*WORK ITEM:* Your task is to output the data exactly as it stands.

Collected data
// top_module_d11
module top_module_d11(
    i_clk,
    i_reset,
    i_start,
    i_load,
    i_enc_dec,
    i_pt1,
    i_pt2,
    i_key1,
    i_key2,
    i_r,
    o_ct1,
    o_ct2,
    o_done
);
For scale: ~710 I/O pins, roughly 60000 sq um of cells after synthesis.
export LEC_CHECK = 0
export ABC_AREA = 1
export CAP_MARGIN = 25
export CELL_PAD_IN_SITES_DETAIL_PLACEMENT = 2
export CELL_PAD_IN_SITES_GLOBAL_PLACEMENT = 3
export CORE_ASPECT_RATIO = 1.46
export CORE_MARGIN = 2
export CORE_UTILIZATION = 34
export CTS_CLUSTER_DIAMETER = 132
export GPL_ROUTABILITY_DRIVEN = 0
export MAX_ROUTING_LAYER = met4
export MIN_ROUTING_LAYER = met2
export PLACE_DENSITY_LB_ADDON = 0.24
export SETUP_SLACK_MARGIN = 0.66
export SLEW_MARGIN = 30
create_clock -name core_clock -period 3.51 [get_ports {i_clk}]
run.sh (not shown) runs the stock make flow with config.mk's settings and CLKGATE_MAP_FILE=.
The baseline ended with an error in 5_1_grt.
Edit:
==> flow/config.mk (replaced) <==
export PLATFORM = sky130hd
export DESIGN_NAME = top_module_d11
export DESIGN_NICKNAME = top_module_d11
export VERILOG_FILES = /design/flow/design.v
export SDC_FILE = /design/flow/constraint.sdc
export NUM_CORES = 4
export LEC_CHECK = 0
export CAP_MARGIN = 0
export CORE_MARGIN = 2
export CORE_UTILIZATION = 66
export MAX_ROUTING_LAYER = met4
export SLEW_MARGIN = 20
==> flow/constraint.sdc (replaced) <==
create_clock -name core_clock -period 4.04 [get_ports {i_clk}]
set_input_delay 0.8080 -clock core_clock [delete_from_list [all_inputs] [get_ports {i_clk}]]
set_output_delay 0.8080 -clock core_clock [all_outputs]
set_load 0.01 [all_outputs]
Effect: The changed run never finished: it broke off in 5_1_grt with ODB-0269; die area came out lower by well over a third; synthesized cell count came out lower by a quarter to a third; area after synthesis came out lower by a few percent.
Edit:
--- a/flow/config.mk
+++ b/flow/config.mk
@@ -8 +8 @@
-export CAP_MARGIN = 0
+export CAP_MARGIN = 20
@@ -10,2 +10,2 @@
-export CORE_UTILIZATION = 66
-export MAX_ROUTING_LAYER = met4
+export CORE_UTILIZATION = 40
+export SETUP_SLACK_MARGIN = 0.1
==> flow/constraint.sdc (replaced) <==
create_clock -name core_clock -period 5.57 [get_ports {i_clk}]
set_input_delay 1.1140 -clock core_clock [delete_from_list [all_inputs] [get_ports {i_clk}]]
set_output_delay 1.1140 -clock core_clock [all_outputs]
set_load 0.01 [all_outputs]
Effect:
- This time the run finished with timing, DRC and antenna clean
- synthesized cell count is unchanged
- die area rises by 64%
- area after synthesis stays the same
Edit:
--- a/flow/config.mk
+++ b/flow/config.mk
@@ -10 +10 @@
-export CORE_UTILIZATION = 40
+export CORE_UTILIZATION = 65
==> flow/constraint.sdc (replaced) <==
create_clock -name core_clock -period 5.75 [get_ports {i_clk}]
set_input_delay 1.1500 -clock core_clock [delete_from_list [all_inputs] [get_ports {i_clk}]]
set_output_delay 1.1500 -clock core_clock [all_outputs]
set_load 0.01 [all_outputs]
What happened: Worst setup slack degrades by 0.014 ns; sequential cell count is unchanged; design area goes down by 2.4%; via count grows by 4.2%; critical path depth came out lower by 3.
Edit:
--- a/flow/config.mk
+++ b/flow/config.mk
@@ -10 +10 @@
-export CORE_UTILIZATION = 65
+export CORE_UTILIZATION = 40
==> flow/constraint.sdc (replaced) <==
create_clock -name core_clock -period 6.0 [get_ports {i_clk}]
set_input_delay 1.2000 -clock core_clock [delete_from_list [all_inputs] [get_ports {i_clk}]]
set_output_delay 1.2000 -clock core_clock [all_outputs]
set_load 0.01 [all_outputs]
The new run finished with timing, DRC and antenna clean. Worst setup slack improved by 0.18 ns. Design area rose by a few percent.

== pepper ==
top_module_d11 again, from the RTL that the note above started with.
==> flow/design.v (excerpt) <==
module top_module_d11(
    i_clk,
    i_reset,
    i_start,
    i_load,
    i_enc_dec,
    i_pt1,
    i_pt2,
    i_key1,
    i_key2,
    i_r,
    o_ct1,
    o_ct2,
    o_done
);
Settings: LEC_CHECK=0, ABC_AREA=1, CAP_MARGIN=20, CORE_MARGIN=2, CORE_UTILIZATION=72, CTS_CLUSTER_DIAMETER=374, CTS_CLUSTER_SIZE=99, PLACE_DENSITY=0.37, SETUP_SLACK_MARGIN=0.1, SLEW_MARGIN=20; clock period 3.57 ns.
pepper | ERROR | global routing (5_1_grt)
What harbor does differently from pepper at the input level:
# pepper
export LEC_CHECK = 0
export ABC_AREA = 1
export CAP_MARGIN = 20
export CORE_MARGIN = 2
export CORE_UTILIZATION = 72
export CTS_CLUSTER_DIAMETER = 374
export CTS_CLUSTER_SIZE = 99
export PLACE_DENSITY = 0.37
export SETUP_SLACK_MARGIN = 0.1
export SLEW_MARGIN = 20
create_clock -name core_clock -period 3.57 [get_ports {i_clk}]
# harbor
export LEC_CHECK = 0
export CAP_MARGIN = 20
export CORE_MARGIN = 2
export CORE_UTILIZATION = 40
export SETUP_SLACK_MARGIN = 0.1
export SLEW_MARGIN = 20
create_clock -name core_clock -period 5.75 [get_ports {i_clk}]
==> results <==
- The main combinational cell family by area after synthesis comes out XOR/XNOR gates in one run and simple AND/OR/NAND/NOR gates in the other, namely in harbor and pepper respectively.
- harbor: no failed stages, no open violations at the end
- Going from pepper to harbor, post-synthesis area per instance grows by about 27%.
- harbor vs pepper, proportion of synthesized chip area in sequential cells went up by 1.7 points.
- Compared to pepper, harbor was floorplanned on a bigger die.
- Adder and majority cell fraction of the synthesized area (higher): harbor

*OUTPUT BELOW:*
// top_module_d11
module top_module_d11(
    i_clk,
    i_reset,
    i_start,
    i_load,
    i_enc_dec,
    i_pt1,
    i_pt2,
    i_key1,
    i_key2,
    i_r,
    o_ct1,
    o_ct2,
    o_done
);
For scale: ~710 I/O pins, roughly 60000 sq um of cells after synthesis.
export LEC_CHECK = 0
export ABC_AREA = 1
export CAP_MARGIN = 25
export CELL_PAD_IN_SITES_DETAIL_PLACEMENT = 2
export CELL_PAD_IN_SITES_GLOBAL_PLACEMENT = 3
export CORE_ASPECT_RATIO = 1.46
export CORE_MARGIN = 2
export CORE_UTILIZATION = 34
export CTS_CLUSTER_DIAMETER = 132
export GPL_ROUTABILITY_DRIVEN = 0
export MAX_ROUTING_LAYER = met4
export MIN_ROUTING_LAYER = met2
export PLACE_DENSITY_LB_ADDON = 0.24
export SETUP_SLACK_MARGIN = 0.66
export SLEW_MARGIN = 30
create_clock -name core_clock -period 3.51 [get_ports {i_clk}]
run.sh (not shown) runs the stock make flow with config.mk's settings and CLKGATE_MAP_FILE=.
The baseline ended with an error in 5_1_grt.
Edit:
==> flow/config.mk (replaced) <==
export PLATFORM = sky130hd
export DESIGN_NAME = top_module_d11
export DESIGN_NICKNAME = top_module_d11
export VERILOG_FILES = /design/flow/design.v
export SDC_FILE = /design/flow/constraint.sdc
export NUM_CORES = 4
export LEC_CHECK = 0
export CAP_MARGIN = 0
export CORE_MARGIN = 2
export CORE_UTILIZATION = 66
export MAX_ROUTING_LAYER = met4
export SLEW_MARGIN = 20
==> flow/constraint.sdc (replaced) <==
create_clock -name core_clock -period 4.04 [get_ports {i_clk}]
set_input_delay 0.8080 -clock core_clock [delete_from_list [all_inputs] [get_ports {i_clk}]]
set_output_delay 0.8080 -clock core_clock [all_outputs]
set_load 0.01 [all_outputs]
Effect: The changed run never finished: it broke off in 5_1_grt with ODB-0269; die area came out lower by well over a third; synthesized cell count came out lower by a quarter to a third; area after synthesis came out lower by a few percent.
Edit:
--- a/flow/config.mk
+++ b/flow/config.mk
@@ -8 +8 @@
-export CAP_MARGIN = 0
+export CAP_MARGIN = 20
@@ -10,2 +10,2 @@
-export CORE_UTILIZATION = 66
-export MAX_ROUTING_LAYER = met4
+export CORE_UTILIZATION = 40
+export SETUP_SLACK_MARGIN = 0.1
==> flow/constraint.sdc (replaced) <==
create_clock -name core_clock -period 5.57 [get_ports {i_clk}]
set_input_delay 1.1140 -clock core_clock [delete_from_list [all_inputs] [get_ports {i_clk}]]
set_output_delay 1.1140 -clock core_clock [all_outputs]
set_load 0.01 [all_outputs]
Effect:
- This time the run finished with timing, DRC and antenna clean
- synthesized cell count is unchanged
- die area rises by 64%
- area after synthesis stays the same
Edit:
--- a/flow/config.mk
+++ b/flow/config.mk
@@ -10 +10 @@
-export CORE_UTILIZATION = 40
+export CORE_UTILIZATION = 65
==> flow/constraint.sdc (replaced) <==
create_clock -name core_clock -period 5.75 [get_ports {i_clk}]
set_input_delay 1.1500 -clock core_clock [delete_from_list [all_inputs] [get_ports {i_clk}]]
set_output_delay 1.1500 -clock core_clock [all_outputs]
set_load 0.01 [all_outputs]
What happened: Worst setup slack degrades by 0.014 ns; sequential cell count is unchanged; design area goes down by 2.4%; via count grows by 4.2%; critical path depth came out lower by 3.
Edit:
--- a/flow/config.mk
+++ b/flow/config.mk
@@ -10 +10 @@
-export CORE_UTILIZATION = 65
+export CORE_UTILIZATION = 40
==> flow/constraint.sdc (replaced) <==
create_clock -name core_clock -period 6.0 [get_ports {i_clk}]
set_input_delay 1.2000 -clock core_clock [delete_from_list [all_inputs] [get_ports {i_clk}]]
set_output_delay 1.2000 -clock core_clock [all_outputs]
set_load 0.01 [all_outputs]
The new run finished with timing, DRC and antenna clean. Worst setup slack improved by 0.18 ns. Design area rose by a few percent.

== pepper ==
top_module_d11 again, from the RTL that the note above started with.
==> flow/design.v (excerpt) <==
module top_module_d11(
    i_clk,
    i_reset,
    i_start,
    i_load,
    i_enc_dec,
    i_pt1,
    i_pt2,
    i_key1,
    i_key2,
    i_r,
    o_ct1,
    o_ct2,
    o_done
);
Settings: LEC_CHECK=0, ABC_AREA=1, CAP_MARGIN=20, CORE_MARGIN=2, CORE_UTILIZATION=72, CTS_CLUSTER_DIAMETER=374, CTS_CLUSTER_SIZE=99, PLACE_DENSITY=0.37, SETUP_SLACK_MARGIN=0.1, SLEW_MARGIN=20; clock period 3.57 ns.
pepper | ERROR | global routing (5_1_grt)
What harbor does differently from pepper at the input level:
# pepper
export LEC_CHECK = 0
export ABC_AREA = 1
export CAP_MARGIN = 20
export CORE_MARGIN = 2
export CORE_UTILIZATION = 72
export CTS_CLUSTER_DIAMETER = 374
export CTS_CLUSTER_SIZE = 99
export PLACE_DENSITY = 0.37
export SETUP_SLACK_MARGIN = 0.1
export SLEW_MARGIN = 20
create_clock -name core_clock -period 3.57 [get_ports {i_clk}]
# harbor
export LEC_CHECK = 0
export CAP_MARGIN = 20
export CORE_MARGIN = 2
export CORE_UTILIZATION = 40
export SETUP_SLACK_MARGIN = 0.1
export SLEW_MARGIN = 20
create_clock -name core_clock -period 5.75 [get_ports {i_clk}]
==> results <==
- The main combinational cell family by area after synthesis comes out XOR/XNOR gates in one run and simple AND/OR/NAND/NOR gates in the other, namely in harbor and pepper respectively.
- harbor: no failed stages, no open violations at the end
- Going from pepper to harbor, post-synthesis area per instance grows by about 27%.
- harbor vs pepper, proportion of synthesized chip area in sequential cells went up by 1.7 points.
- Compared to pepper, harbor was floorplanned on a bigger die.
- Adder and majority cell fraction of the synthesized area (higher): harbor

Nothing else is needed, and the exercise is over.